■ Assignment ■
Pull every line with "group" from the data.

■ Input ■
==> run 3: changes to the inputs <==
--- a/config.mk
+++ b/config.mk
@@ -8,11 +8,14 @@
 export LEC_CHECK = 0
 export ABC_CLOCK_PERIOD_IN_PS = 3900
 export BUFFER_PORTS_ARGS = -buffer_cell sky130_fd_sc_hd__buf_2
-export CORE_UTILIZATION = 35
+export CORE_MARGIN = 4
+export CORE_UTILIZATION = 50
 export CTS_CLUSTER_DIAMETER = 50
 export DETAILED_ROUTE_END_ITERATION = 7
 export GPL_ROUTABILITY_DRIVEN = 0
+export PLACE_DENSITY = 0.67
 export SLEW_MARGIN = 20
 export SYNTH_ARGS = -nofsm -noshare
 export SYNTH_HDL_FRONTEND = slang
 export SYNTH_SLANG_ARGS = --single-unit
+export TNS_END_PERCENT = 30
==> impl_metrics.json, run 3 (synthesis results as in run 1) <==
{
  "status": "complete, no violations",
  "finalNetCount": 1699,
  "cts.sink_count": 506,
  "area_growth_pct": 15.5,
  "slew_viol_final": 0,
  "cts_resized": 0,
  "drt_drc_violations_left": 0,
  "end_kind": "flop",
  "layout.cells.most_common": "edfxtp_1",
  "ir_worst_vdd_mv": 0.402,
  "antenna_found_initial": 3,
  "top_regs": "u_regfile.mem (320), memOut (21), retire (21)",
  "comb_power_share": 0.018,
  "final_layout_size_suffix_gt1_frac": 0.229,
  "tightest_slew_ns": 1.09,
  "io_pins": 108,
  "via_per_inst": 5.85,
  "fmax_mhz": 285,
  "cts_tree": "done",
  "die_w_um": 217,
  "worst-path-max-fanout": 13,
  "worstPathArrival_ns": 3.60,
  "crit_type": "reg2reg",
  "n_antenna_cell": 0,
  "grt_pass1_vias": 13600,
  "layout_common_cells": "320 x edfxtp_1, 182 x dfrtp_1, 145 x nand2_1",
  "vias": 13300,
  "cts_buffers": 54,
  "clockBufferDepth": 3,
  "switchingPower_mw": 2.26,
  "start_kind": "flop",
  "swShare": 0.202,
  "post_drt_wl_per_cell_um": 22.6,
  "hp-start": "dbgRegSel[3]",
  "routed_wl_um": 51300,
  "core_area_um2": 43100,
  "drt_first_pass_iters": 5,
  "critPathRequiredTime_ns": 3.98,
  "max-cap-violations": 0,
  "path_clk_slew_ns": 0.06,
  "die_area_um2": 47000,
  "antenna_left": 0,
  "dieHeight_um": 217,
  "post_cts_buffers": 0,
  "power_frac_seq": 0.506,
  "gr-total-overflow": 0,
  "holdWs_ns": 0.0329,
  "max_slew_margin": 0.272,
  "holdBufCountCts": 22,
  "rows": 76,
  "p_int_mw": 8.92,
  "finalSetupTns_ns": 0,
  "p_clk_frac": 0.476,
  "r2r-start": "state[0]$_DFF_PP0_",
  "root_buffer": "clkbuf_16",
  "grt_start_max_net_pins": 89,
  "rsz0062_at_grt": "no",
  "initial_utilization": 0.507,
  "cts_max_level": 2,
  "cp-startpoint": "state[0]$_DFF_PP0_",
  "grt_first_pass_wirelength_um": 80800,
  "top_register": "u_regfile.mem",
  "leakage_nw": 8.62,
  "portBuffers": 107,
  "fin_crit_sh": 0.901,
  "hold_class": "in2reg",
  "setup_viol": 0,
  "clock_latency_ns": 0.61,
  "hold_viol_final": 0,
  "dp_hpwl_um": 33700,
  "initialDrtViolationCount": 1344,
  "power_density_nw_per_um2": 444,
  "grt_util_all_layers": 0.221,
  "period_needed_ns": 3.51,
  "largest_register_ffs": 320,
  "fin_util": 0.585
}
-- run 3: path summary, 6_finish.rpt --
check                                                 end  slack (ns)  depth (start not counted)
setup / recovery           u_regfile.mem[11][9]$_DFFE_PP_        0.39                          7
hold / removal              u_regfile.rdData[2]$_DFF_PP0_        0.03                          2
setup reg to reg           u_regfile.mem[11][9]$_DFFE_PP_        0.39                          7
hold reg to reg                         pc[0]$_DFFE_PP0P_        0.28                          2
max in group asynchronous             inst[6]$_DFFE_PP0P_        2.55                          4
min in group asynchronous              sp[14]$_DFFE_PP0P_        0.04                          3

■ Reply to the exercise ■
max in group asynchronous             inst[6]$_DFFE_PP0P_        2.55                          4
min in group asynchronous              sp[14]$_DFFE_PP0P_        0.04                          3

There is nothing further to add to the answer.